Bartholin Gland Cysts
Cysts are usually painless, but if large, they can interfere with sitting, walking, and sexual intercourse.
Cysts may become infected, forming a painful abscess.
Doctors can usually see or feel the cysts during a pelvic examination.
Doctors may create a permanent opening from the cyst to the outside or may surgically remove the cyst.
Bartholin glands are very small, round glands that are located in the vulva on either side of the opening to the vagina. Because they are located deep under the skin, they cannot normally be felt. These glands may help provide fluids for lubrication during sexual intercourse.
If the duct to the gland is blocked, the gland becomes filled with mucus and enlarges. The result is a cyst. These cysts develop in about 2% of women, usually those in their 20s. Cysts may become infected, forming an abscess. As women age, they are less likely to have cysts and abscesses.
Typically, what causes the blockage is unknown. Rarely, cysts result from a sexually transmitted disease, such as gonorrhea.
What Is Bartholin Gland Cyst?
Most Bartholin cysts do not cause any symptoms. But if cysts become large, they can cause discomfort during sitting, walking, or sexual intercourse. Women may notice a painless lump near the opening of the vagina, making the vulva look lopsided.
If the cyst becomes infected (forming an abscess), it cause severe pain and sometimes fever. Abscesses are tender to the touch. The skin over them appears red, and women may have a discharge from the vagina.
A woman should see a doctor in the following circumstances:
If a cyst is large enough for a woman to notice it or for symptoms to develop, doctors can see or feel the cyst during a pelvic examination. Doctors can usually tell whether it is infected by its appearance. If a discharge is present, doctors may send a sample to be tested for other infections, including sexually transmitted diseases. If an abscess has developed, doctors also culture fluid from the abscess.
Because cancer of the vulva sometimes resembles a cyst, doctors may remove the cyst to examine under a microscope (biopsy), especially if the woman is over 40.
Regardless of treatment, cysts sometimes recur.

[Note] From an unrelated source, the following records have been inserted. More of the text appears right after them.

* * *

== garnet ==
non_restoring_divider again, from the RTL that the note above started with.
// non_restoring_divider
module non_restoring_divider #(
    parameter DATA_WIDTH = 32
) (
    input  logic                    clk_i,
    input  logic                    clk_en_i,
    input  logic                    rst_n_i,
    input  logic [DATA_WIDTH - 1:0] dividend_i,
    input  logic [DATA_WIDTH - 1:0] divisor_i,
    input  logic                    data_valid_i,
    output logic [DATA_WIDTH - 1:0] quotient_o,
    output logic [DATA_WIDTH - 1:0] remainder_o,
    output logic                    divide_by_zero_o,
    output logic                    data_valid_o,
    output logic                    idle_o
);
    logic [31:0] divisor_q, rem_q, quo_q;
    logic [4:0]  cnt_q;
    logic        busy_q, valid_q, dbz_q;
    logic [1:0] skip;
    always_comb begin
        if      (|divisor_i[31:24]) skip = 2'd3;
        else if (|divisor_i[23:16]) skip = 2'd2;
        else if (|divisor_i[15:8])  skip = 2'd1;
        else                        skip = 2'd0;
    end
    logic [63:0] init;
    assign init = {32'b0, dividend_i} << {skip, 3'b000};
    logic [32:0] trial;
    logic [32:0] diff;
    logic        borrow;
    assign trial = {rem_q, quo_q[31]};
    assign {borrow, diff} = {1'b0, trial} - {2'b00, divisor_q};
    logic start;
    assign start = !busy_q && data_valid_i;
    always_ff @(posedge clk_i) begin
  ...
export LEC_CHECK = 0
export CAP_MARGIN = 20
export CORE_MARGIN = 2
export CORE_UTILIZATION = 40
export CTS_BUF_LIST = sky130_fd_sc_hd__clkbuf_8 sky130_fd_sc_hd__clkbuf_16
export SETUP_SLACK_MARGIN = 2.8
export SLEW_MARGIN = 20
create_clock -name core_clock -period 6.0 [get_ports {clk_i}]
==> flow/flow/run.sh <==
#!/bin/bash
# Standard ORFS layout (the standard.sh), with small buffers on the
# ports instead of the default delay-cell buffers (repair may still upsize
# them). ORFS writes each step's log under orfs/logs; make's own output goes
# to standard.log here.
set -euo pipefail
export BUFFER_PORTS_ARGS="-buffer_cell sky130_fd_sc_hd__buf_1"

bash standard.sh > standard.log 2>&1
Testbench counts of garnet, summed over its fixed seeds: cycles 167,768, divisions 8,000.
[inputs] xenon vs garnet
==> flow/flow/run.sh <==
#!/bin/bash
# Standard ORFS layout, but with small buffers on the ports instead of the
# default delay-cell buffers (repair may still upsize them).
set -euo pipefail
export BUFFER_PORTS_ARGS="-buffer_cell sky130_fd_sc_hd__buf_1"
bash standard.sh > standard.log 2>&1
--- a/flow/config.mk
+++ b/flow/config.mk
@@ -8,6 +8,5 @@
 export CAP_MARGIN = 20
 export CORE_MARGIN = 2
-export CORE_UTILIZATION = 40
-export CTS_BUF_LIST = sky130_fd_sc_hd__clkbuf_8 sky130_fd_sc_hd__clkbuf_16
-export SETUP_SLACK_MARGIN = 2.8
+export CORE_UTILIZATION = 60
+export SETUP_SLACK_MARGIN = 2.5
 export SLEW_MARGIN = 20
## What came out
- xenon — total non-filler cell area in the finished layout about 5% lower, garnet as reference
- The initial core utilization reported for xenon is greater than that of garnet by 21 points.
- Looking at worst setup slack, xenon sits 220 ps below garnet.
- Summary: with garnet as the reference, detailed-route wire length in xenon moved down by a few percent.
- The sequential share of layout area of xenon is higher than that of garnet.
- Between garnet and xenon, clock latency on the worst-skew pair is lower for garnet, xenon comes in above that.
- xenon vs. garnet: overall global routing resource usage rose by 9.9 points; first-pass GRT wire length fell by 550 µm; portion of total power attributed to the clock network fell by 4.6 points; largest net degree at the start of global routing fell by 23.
Source: an optimization exercise on an open RTL-to-GDS flow (aim: small area). Production flows keep margins and buffers that such runs may drop.
The RTL was checked by simulation tests, not by an equivalence proof against the original design.
Power figures rest on the tool's default switching activity, not on a simulated workload.

Design iic_driver, start of the top module:
module iic_driver #
	(
		parameter	CLKIN_MHz = 100,
		parameter 	IIC_KHz = 1000,
		parameter	TIMEOUT_us = 1,
		parameter	RESTART_DELAY_us = 0
	)
	(
	input 				clk_in,
	input 				rst_n,
	input 				sda_in,
	output				sda_out,
	output				sda_en,
	output				scl,
	input				cmd_en,
	input	[7:0]		addr,
	input	[31:0]		cmd,
	input	[2:0]		cmd_len,
	input				wdata_vld,
	input	[7:0]		wdata,
	input	[7:0]		rd_len,
	output	[7:0]	rdata,
	output				rdata_vld,
	output				cmd_done,
	output	reg 		opt_err
    );
export LEC_CHECK = 0
export CAP_MARGIN = 20
export CORE_MARGIN = 2
export CORE_UTILIZATION = 40
export SLEW_MARGIN = 20
create_clock -name core_clock -period 10.0 [get_ports {clk_in}]
standard.sh (not shown) runs the stock make flow with config.mk's settings and CLKGATE_MAP_FILE= SYNTH_SCRIPT=/design/flow/synth_recipe.tcl, a recipe that flattens the netlist after the stock synthesis.
==> flow/flow/run.sh <==
#!/bin/bash
# The standard layout with these changes:
# - synthesis maps the logic with an area-oriented ABC script (flow/synth.tcl,
#   flow/abc_area.script) and leaves adders to ABC (no ADDER_MAP_FILE)
# - ports are buffered with the smallest buffer
# - CTS uses clkbuf_8 leaf buffers for clusters of at most 18 sinks, clkbuf_4
#   above them, and inserts no dummy loads
set -euo pipefail
here=$(pwd)
export FLOW_WORK=$here
export MY_ABC_SCRIPT=$here/flow/abc_area.script
export BUFFER_PORTS_ARGS="-buffer_cell sky130_fd_sc_hd__buf_1"
export CTS_ARGS='-sink_clustering_enable -repair_clock_nets -dont_use_dummy_load -buf_list {sky130_fd_sc_hd__clkbuf_4 sky130_fd_sc_hd__clkbuf_8} -root_buf sky130_fd_sc_hd__clkbuf_4 -tree_buf sky130_fd_sc_hd__clkbuf_4 -sink_clustering_buffer sky130_fd_sc_hd__clkbuf_8 -sink_clustering_size 18 -sink_clustering_max_diameter 80'
sed "s|SYNTH_SCRIPT=[^ ]*|SYNTH_SCRIPT=$here/flow/synth.tcl|" standard.sh > synth_area.sh
ADDER_MAP_FILE= bash synth_area.sh synth > synth_make.log 2>&1
bash standard.sh > flow_make.log 2>&1
==> flow/flow/abc_area.script <==
strash
&get -n
&deepsyn -J 200 -T 200
&put
dc2
dch -f
amap
strash
dc2
dch -f
amap
topo
==> flow/flow/synth.tcl <==
# The standard synthesis (synth_recipe.tcl), with one change: the final
# technology mapping uses the area-oriented ABC script in MY_ABC_SCRIPT
# instead of ORFS's speed script. Registers are mapped before ABC runs, so
# they are the same as in the standard synthesis.
proc abc {args} {
  set i [lsearch -exact $args -script]
  if {$i >= 0} { lset args [expr {$i + 1}] $::env(MY_ABC_SCRIPT) }
  yosys abc {*}$args
}
source $::env(FLOW_WORK)/synth_recipe.tcl
Next try:
==> flow/flow/run.sh (replaced) <==
#!/bin/bash
# The standard layout with these changes:
# - synthesis maps the logic with an area-oriented ABC script (flow/synth.tcl,
#   flow/abc_area.script) and leaves adders to ABC (no ADDER_MAP_FILE)
# - ports are buffered with the smallest buffer
# - CTS uses clkbuf_8 leaf buffers for clusters of at most 16 sinks, clkbuf_4
#   above them, and inserts no dummy loads
set -euo pipefail
here=$(pwd)
export FLOW_WORK=$here
export MY_ABC_SCRIPT=$here/flow/abc_area.script
export BUFFER_PORTS_ARGS="-buffer_cell sky130_fd_sc_hd__buf_1"
export CTS_ARGS='-sink_clustering_enable -repair_clock_nets -dont_use_dummy_load -buf_list {sky130_fd_sc_hd__clkbuf_4 sky130_fd_sc_hd__clkbuf_8} -root_buf sky130_fd_sc_hd__clkbuf_4 -tree_buf sky130_fd_sc_hd__clkbuf_4 -sink_clustering_buffer sky130_fd_sc_hd__clkbuf_8 -sink_clustering_size 16 -sink_clustering_max_diameter 80'
sed "s|SYNTH_SCRIPT=[^ ]*|SYNTH_SCRIPT=$here/flow/synth.tcl|" standard.sh > synth_area.sh
ADDER_MAP_FILE= bash synth_area.sh synth > synth_make.log 2>&1
bash standard.sh > flow_make.log 2>&1
Effect:
- area after synthesis does not change
- worst setup slack is better by 0.013 ns
- core utilization rose by 0.12 points
- via count fell by 0.81%
- power rose by 1.2%
- sequential cell count does not change
- combinational power hardly moves
- non-clock buffer count does not change
- cell area hardly moves
- first-iteration DRC count rose by 14%

## afterwards: timing with drivers on the ports
The results above use ideal ports. As a check the final layouts listed here were re-extracted and re-timed, cells and wires unchanged.
Step 1: set_driving_cell puts a clkbuf_16 on clk_in and a buf_2 on each other input, an assumption about the parent block.
Step 2 moves the port delays by t, midway between the first and last clock arrival at a register: inputs arrive t later, outputs are due t later. That takes back most of the time a late clock gives input paths.
Three values: ideal, step 1, step 2; two values: the first two.
| run | t, ns | setup WS [ns] | clock arrival spread, ns | slew at the worst register clock pin (ns) | worst slew at a driven data input, ns |
|---|---|---|---|---|---|
| the first run | 0.644 | 4.393 / 4.371 / 4.371 | 0.054 / 0.054 | 0.11 / 0.11 | 0.05 |
| the second run | 0.656 | 4.406 / 4.385 / 4.385 | 0.083 / 0.082 | 0.10 / 0.10 | 0.05 |
After both steps setup and hold are still met in every run listed. For the first run, which loses most, drivers alone change the setup slack by -0.022 ns; drivers and shift together by -0.022 ns.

If a Bartholin gland cyst causes little or no pain, women under 40 may treat it themselves. They can use a sitz bath or soak in a few inches of warm water in a tub. Soaks should last 10 to 15 minutes and be done 3 or 4 times a day. Sometimes cysts disappear after a few days of such treatment. If the treatment is ineffective, women should see a doctor.
In women under 40, only cysts that cause symptoms require treatment. Draining the cysts is usually ineffective because they commonly recur. Thus, surgery may be done to make a permanent opening from the gland’s duct to the surface of the vulva. Thus, if fluids refill the cyst, they can drain out. After a local anesthetic is injected to numb the site, one of the following procedures can be done:
Placement of a catheter: A small incision is made in the cyst so that a small balloon-tipped tube (catheter) can be inserted into the cyst. Once in place, the balloon is inflated, and the catheter is left there for 4 to 6 weeks, so that a permanent opening can form. The catheter is inserted and removed in the doctor’s office. Women can do their normal activities while the catheter is in place, although sexual intercourse may be uncomfortable.
Marsupialization: Doctors make a small cut in the cyst and stitch the inside edges of the cyst to the surface of the vulva. Marsupialization creates a permanent opening in the cyst so that the cyst can drain as needed. This procedure is done in an outpatient operating room. Sometimes general anesthesia is needed.
After these procedures, women may have a discharge for a few weeks. Usually, wearing panty liners is all that is needed. Taking sitz baths several times a day may help relieve any discomfort and help speed healing.
If cysts recur, they may be surgically removed. This procedure is done in an operating room.
For an abscess, initial treatment involves making a small incision into the abscess to drain it. If the abscess refills after being drained, marsupialization, which creates a permanent opening, may be done to prevent the abscess from refilling. Rarely, initial treatment involves insertion of a catheter into the abscess to drain it or marsupialization.
If the skin and tissues under the skin around the abscess are infected (called cellulitis), antibiotics are given by mouth for 1 week in addition to draining the abscess. Women may need to be hospitalized, depending on how ill they are.